■ Your task ■
Please copy out every line in the records below that includes the word "NWORD".

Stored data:

= Beginning of Section =

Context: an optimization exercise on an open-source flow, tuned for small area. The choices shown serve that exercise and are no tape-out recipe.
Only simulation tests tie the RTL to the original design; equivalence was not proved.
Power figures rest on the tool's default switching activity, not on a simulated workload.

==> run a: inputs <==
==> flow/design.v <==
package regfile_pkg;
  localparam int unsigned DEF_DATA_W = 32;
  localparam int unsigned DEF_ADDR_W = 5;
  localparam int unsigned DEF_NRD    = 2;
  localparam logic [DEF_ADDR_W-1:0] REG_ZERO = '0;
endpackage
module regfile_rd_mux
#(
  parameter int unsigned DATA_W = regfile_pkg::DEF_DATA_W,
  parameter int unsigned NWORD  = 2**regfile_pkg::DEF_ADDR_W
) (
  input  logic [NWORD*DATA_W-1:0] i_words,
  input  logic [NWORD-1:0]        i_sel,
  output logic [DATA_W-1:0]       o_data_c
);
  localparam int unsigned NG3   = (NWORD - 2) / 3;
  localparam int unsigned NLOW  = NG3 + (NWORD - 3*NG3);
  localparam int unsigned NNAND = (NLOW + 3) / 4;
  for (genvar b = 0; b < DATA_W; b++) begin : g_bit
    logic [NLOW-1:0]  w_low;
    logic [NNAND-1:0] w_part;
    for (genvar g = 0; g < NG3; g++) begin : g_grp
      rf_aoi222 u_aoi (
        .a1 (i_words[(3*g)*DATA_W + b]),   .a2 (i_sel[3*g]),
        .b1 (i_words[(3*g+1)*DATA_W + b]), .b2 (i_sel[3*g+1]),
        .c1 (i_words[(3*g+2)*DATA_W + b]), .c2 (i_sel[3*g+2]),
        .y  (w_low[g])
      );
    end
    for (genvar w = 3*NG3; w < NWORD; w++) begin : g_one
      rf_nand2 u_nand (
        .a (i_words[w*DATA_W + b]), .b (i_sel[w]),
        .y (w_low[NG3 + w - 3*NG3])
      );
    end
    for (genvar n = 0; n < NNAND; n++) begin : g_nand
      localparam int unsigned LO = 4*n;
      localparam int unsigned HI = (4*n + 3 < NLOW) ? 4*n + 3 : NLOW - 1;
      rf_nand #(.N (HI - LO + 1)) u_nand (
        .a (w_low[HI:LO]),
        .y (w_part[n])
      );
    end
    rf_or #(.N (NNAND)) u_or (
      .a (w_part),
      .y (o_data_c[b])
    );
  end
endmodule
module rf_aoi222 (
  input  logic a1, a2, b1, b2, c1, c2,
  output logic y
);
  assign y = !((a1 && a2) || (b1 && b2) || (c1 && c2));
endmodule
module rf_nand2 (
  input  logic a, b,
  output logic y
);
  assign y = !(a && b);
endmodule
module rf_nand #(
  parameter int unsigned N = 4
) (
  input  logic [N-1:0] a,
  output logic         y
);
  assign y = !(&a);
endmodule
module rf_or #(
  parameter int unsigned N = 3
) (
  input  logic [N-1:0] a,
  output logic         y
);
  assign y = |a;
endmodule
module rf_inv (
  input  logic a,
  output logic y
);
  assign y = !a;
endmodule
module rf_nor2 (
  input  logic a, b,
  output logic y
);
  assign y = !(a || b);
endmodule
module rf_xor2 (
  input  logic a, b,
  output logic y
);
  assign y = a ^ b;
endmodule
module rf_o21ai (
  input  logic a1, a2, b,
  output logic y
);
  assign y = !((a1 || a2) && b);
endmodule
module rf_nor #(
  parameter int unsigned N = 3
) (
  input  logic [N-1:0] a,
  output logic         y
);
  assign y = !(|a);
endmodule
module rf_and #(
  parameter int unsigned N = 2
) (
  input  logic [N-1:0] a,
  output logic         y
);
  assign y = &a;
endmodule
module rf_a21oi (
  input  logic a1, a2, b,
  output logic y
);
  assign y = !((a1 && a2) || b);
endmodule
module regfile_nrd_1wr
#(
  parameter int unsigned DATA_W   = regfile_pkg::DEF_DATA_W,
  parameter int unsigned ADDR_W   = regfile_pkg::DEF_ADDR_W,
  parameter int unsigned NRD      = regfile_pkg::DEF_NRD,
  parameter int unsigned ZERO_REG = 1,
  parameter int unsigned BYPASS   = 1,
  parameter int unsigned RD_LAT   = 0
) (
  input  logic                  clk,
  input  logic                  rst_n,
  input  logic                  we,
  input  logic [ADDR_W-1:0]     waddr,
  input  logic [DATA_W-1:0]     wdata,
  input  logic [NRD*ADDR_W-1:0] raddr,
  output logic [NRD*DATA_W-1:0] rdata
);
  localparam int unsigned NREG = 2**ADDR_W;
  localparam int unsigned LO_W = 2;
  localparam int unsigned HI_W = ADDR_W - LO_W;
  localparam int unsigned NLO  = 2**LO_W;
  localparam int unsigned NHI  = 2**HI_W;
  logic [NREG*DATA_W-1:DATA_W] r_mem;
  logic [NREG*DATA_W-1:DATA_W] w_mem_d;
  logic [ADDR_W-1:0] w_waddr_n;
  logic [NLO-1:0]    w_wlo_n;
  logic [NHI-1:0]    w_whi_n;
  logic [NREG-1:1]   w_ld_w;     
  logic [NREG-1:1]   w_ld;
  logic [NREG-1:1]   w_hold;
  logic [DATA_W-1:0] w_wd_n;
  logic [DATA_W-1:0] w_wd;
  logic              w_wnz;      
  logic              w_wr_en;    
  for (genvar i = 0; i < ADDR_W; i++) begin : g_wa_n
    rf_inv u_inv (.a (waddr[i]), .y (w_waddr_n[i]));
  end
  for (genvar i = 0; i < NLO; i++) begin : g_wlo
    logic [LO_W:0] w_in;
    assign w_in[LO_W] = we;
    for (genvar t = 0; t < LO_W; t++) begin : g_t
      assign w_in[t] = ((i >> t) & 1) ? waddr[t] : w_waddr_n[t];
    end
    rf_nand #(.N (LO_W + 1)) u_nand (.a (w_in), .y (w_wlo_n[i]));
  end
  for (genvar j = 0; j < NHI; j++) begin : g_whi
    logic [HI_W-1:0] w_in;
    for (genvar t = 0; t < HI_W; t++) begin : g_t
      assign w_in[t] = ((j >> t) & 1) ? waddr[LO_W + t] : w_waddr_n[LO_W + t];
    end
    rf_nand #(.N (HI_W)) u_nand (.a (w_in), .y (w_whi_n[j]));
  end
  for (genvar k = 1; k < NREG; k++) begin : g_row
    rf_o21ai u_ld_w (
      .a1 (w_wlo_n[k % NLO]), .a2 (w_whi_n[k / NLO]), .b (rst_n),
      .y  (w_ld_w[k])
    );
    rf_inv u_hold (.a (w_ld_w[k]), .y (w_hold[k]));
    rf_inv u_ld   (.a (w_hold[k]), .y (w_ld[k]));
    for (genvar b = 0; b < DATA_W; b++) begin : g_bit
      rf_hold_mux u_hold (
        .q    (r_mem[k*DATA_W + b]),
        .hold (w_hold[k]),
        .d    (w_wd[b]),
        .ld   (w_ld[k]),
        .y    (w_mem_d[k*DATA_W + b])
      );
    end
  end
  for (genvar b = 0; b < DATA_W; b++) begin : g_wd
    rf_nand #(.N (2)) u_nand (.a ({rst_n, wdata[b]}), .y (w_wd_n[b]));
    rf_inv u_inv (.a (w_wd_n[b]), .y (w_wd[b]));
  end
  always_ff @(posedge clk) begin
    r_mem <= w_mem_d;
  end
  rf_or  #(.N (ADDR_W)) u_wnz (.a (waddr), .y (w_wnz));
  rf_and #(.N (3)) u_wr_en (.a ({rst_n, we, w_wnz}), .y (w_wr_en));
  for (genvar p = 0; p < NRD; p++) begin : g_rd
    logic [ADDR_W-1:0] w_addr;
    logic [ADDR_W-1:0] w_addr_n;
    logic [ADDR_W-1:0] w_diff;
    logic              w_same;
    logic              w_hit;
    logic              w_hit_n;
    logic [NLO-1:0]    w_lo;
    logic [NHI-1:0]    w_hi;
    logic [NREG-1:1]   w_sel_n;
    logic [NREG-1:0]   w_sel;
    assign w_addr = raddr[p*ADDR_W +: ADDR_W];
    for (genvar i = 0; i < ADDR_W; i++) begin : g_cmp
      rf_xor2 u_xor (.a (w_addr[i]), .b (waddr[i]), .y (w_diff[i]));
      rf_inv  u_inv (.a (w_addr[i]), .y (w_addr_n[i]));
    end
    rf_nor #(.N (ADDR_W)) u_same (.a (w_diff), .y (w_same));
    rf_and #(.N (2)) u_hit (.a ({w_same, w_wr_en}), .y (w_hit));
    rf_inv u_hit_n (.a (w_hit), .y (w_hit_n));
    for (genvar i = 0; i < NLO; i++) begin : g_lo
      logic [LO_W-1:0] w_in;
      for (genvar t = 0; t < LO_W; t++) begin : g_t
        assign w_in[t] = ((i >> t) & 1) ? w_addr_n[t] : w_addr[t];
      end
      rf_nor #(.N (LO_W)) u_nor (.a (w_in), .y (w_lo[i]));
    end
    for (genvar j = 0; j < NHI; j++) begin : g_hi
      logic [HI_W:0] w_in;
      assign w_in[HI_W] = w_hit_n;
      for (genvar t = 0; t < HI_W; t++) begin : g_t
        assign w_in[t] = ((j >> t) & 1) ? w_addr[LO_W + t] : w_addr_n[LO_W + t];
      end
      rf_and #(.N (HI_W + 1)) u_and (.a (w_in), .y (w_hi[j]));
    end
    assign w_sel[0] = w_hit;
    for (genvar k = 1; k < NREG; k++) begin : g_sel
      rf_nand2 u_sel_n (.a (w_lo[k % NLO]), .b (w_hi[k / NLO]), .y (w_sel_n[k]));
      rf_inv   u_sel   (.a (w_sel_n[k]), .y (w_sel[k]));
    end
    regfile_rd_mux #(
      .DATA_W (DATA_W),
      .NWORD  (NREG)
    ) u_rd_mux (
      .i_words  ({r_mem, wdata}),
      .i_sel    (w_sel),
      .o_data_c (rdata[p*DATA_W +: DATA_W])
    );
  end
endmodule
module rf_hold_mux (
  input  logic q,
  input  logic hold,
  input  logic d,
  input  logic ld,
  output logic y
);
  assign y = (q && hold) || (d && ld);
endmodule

= End of Section =
= Beginning of Section =

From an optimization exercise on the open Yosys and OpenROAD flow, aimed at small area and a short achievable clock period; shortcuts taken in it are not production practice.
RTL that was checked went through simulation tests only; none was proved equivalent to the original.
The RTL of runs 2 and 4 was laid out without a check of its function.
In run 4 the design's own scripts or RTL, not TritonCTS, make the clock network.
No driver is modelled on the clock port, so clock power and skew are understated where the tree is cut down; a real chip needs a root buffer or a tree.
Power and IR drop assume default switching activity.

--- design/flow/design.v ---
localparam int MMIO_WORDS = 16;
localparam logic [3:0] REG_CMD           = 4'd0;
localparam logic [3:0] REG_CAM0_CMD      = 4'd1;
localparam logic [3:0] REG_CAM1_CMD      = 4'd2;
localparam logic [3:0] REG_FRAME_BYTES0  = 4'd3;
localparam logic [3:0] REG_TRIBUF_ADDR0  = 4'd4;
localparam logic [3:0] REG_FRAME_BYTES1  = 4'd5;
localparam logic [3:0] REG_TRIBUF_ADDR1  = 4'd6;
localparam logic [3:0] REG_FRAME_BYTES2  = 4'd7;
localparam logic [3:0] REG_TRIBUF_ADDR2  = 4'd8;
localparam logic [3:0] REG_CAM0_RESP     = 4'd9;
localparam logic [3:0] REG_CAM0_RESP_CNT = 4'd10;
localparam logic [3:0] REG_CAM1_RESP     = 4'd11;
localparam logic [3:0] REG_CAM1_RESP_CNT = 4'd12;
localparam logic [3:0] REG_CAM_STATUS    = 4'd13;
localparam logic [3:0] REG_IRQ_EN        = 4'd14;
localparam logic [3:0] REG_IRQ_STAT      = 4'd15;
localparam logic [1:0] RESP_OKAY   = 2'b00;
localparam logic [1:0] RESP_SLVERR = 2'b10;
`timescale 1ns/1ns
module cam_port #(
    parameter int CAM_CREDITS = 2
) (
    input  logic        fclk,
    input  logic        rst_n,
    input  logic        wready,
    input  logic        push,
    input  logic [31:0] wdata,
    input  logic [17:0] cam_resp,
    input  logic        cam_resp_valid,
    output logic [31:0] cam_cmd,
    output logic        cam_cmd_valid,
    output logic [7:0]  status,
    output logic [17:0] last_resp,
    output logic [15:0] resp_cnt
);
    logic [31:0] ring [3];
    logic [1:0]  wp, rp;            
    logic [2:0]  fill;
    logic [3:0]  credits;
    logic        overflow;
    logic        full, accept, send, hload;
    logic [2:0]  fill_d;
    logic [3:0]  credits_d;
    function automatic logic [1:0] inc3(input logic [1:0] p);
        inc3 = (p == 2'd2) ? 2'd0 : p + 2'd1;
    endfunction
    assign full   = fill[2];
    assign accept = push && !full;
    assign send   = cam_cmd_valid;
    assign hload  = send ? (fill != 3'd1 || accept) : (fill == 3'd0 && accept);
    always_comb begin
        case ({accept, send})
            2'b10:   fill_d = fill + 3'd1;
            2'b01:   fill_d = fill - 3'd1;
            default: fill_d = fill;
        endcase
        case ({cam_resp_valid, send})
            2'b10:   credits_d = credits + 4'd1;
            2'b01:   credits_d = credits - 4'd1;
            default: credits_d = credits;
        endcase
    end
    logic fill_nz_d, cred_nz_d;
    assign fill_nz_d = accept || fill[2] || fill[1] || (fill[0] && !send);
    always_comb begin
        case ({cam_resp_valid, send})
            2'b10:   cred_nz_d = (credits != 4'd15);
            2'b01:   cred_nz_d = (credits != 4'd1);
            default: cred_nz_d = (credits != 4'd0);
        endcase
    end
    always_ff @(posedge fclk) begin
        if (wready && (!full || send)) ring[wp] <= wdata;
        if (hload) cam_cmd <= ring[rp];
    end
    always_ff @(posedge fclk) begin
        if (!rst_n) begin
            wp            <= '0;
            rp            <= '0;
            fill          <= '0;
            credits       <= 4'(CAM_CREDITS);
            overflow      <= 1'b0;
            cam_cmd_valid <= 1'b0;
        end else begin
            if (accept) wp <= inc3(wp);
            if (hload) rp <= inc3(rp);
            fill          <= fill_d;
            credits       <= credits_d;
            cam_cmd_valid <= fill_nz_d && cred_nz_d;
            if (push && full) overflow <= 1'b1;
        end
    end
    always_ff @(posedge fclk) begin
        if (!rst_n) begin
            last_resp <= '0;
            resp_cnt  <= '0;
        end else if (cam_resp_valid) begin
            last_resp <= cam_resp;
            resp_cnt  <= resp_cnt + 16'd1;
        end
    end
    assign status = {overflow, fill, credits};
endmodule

= End of Section =

■ Exercise answer ■
  parameter int unsigned NWORD  = 2**regfile_pkg::DEF_ADDR_W
  input  logic [NWORD*DATA_W-1:0] i_words,
  input  logic [NWORD-1:0]        i_sel,
  localparam int unsigned NG3   = (NWORD - 2) / 3;
  localparam int unsigned NLOW  = NG3 + (NWORD - 3*NG3);
    for (genvar w = 3*NG3; w < NWORD; w++) begin : g_one
      .NWORD  (NREG)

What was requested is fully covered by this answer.